Londrina - A prisão dos acusados não é a única resposta para essas famílias. Luciney de Oliveira Souza teve a vida transformada após o assassinato do marido, o empresário José Luiz de Souza, de 53 anos. Proprietário do Depósito São Marcos, na área central de Londrina, ele foi baleado em uma tentativa de assalto na própria loja, onde trabalhava havia 33 anos. O crime ocorreu em uma Quinta-Feira Santa e, desde 28 de março, Luciney passou a reivindicar mudanças na esfera criminal.
"Eu era uma pessoa que não acreditava que as coisas pudessem acontecer com a gente. O que mudou? A minha forma de enxergar o futuro, de lutar por uma mudança, por uma punição a esses menores que estão soltos nas ruas cometendo todo o tipo de delito. Hoje eu não posso cruzar os braços e simplesmente permitir que nada seja feito. Hoje eu me sinto uma cidadã no direito de lutar pelos nossos direitos", declara.

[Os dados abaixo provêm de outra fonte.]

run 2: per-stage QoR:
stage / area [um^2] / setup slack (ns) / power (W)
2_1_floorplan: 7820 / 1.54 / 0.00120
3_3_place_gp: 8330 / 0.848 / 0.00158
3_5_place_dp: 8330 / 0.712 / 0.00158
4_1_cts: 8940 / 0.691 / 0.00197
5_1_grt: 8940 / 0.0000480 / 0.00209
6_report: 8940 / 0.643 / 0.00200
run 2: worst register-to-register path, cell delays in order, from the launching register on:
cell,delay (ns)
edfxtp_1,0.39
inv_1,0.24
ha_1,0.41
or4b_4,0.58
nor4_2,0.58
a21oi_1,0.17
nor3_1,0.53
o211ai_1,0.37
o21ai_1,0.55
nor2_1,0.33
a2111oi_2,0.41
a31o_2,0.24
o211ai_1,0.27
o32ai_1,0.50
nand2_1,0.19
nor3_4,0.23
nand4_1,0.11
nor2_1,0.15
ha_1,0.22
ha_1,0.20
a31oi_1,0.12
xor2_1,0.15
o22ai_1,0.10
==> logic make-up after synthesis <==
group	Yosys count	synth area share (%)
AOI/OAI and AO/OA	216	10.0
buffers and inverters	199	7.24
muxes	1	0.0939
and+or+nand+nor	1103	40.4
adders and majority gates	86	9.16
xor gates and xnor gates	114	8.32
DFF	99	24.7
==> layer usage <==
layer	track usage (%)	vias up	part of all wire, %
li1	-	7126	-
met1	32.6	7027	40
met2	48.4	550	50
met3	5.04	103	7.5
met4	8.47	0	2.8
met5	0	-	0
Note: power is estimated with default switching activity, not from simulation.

Luciney já reuniu 100 mil assinaturas em um abaixo-assinado a favor da redução da maioridade penal. O assalto contra o estabelecimento de José Luiz de Souza foi arquitetado por uma adolescente de 16 anos, que trabalhava no depósito, e por outra adolescente, de 17 anos. Elas planejaram o assalto com o objetivo de roubar R$ 13 mil do caixa. As duas foram apreendidas um dia após o crime, juntamente com quatro maiores. Um terceiro adolescente, também de 16 anos, confessou que havia atirado no empresário. Ele recebeu medida socioeducativa de internação. A namorada dele, de 17 anos, que teria dado apoio na tentativa de fuga, recebeu medida de liberdade assistida, mas se envolveu em um roubo e voltou a ser internada. A outra garota, de 16 anos, foi posta em liberdade, mas o MP recorreu da decisão no Tribunal de Justiça (TJ).

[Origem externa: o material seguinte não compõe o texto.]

[config.mk]
export PLATFORM = sky130hd
export DESIGN_NAME = vad_post
export DESIGN_NICKNAME = d
export VERILOG_FILES = /design/src/rtl/vad_pkg.sv /design/src/rtl/vad_post.sv
export SDC_FILE = /design/constraint.sdc
export NUM_CORES = 1
export LEC_CHECK = 0
export BUFFER_PORTS_ARGS = -buffer_cell sky130_fd_sc_hd__clkbuf_2
export CAP_MARGIN = 0
export CORE_MARGIN = 2
export CORE_UTILIZATION = 50
export CTS_CLUSTER_DIAMETER = 60
export DETAILED_ROUTE_END_ITERATION = 12
export HOLD_SLACK_MARGIN = 0.06
export MAX_ROUTING_LAYER = met4
export PLACE_DENSITY = 0.85
export SLEW_MARGIN = 15
export SYNTH_ARGS = -nofsm -noshare
export SYNTH_HDL_FRONTEND = slang
export SYNTH_SLANG_ARGS = --single-unit
[constraint.sdc]
create_clock -name clk -period 1.8 [get_ports clk]
set_input_delay 0.36 -clock clk [delete_from_list [all_inputs] [get_ports clk]]
set_output_delay 0.36 -clock clk [all_outputs]
set_load 0.05 [all_outputs]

Três acusados maiores permanecem presos e aguardam a decisão judicial. Um quarto réu, Júlio César da Costa, de 31 anos, foi liberado por falta de provas. O Ministério Público entregou a alegação final no dia 11 de novembro e, em seguida, foram apresentadas as alegações finais dos advogados de defesa. Agora, falta apenas a sentença do juiz da 2ª Vara Criminal de Londrina.
Luciney está em busca de apoio e procura outros grupos nacionais para reunir as assinaturas coletadas e encaminhar o abaixo-assinado a Brasília. "A vida dele não volta mais. Felizmente houve a punição no caso do meu marido. O brasileiro tem o hábito de esquecer muito rápido das coisas, de se acomodar. Mas é uma coisa que eu não vou me permitir", conclui.(L.F.C. e V.C.)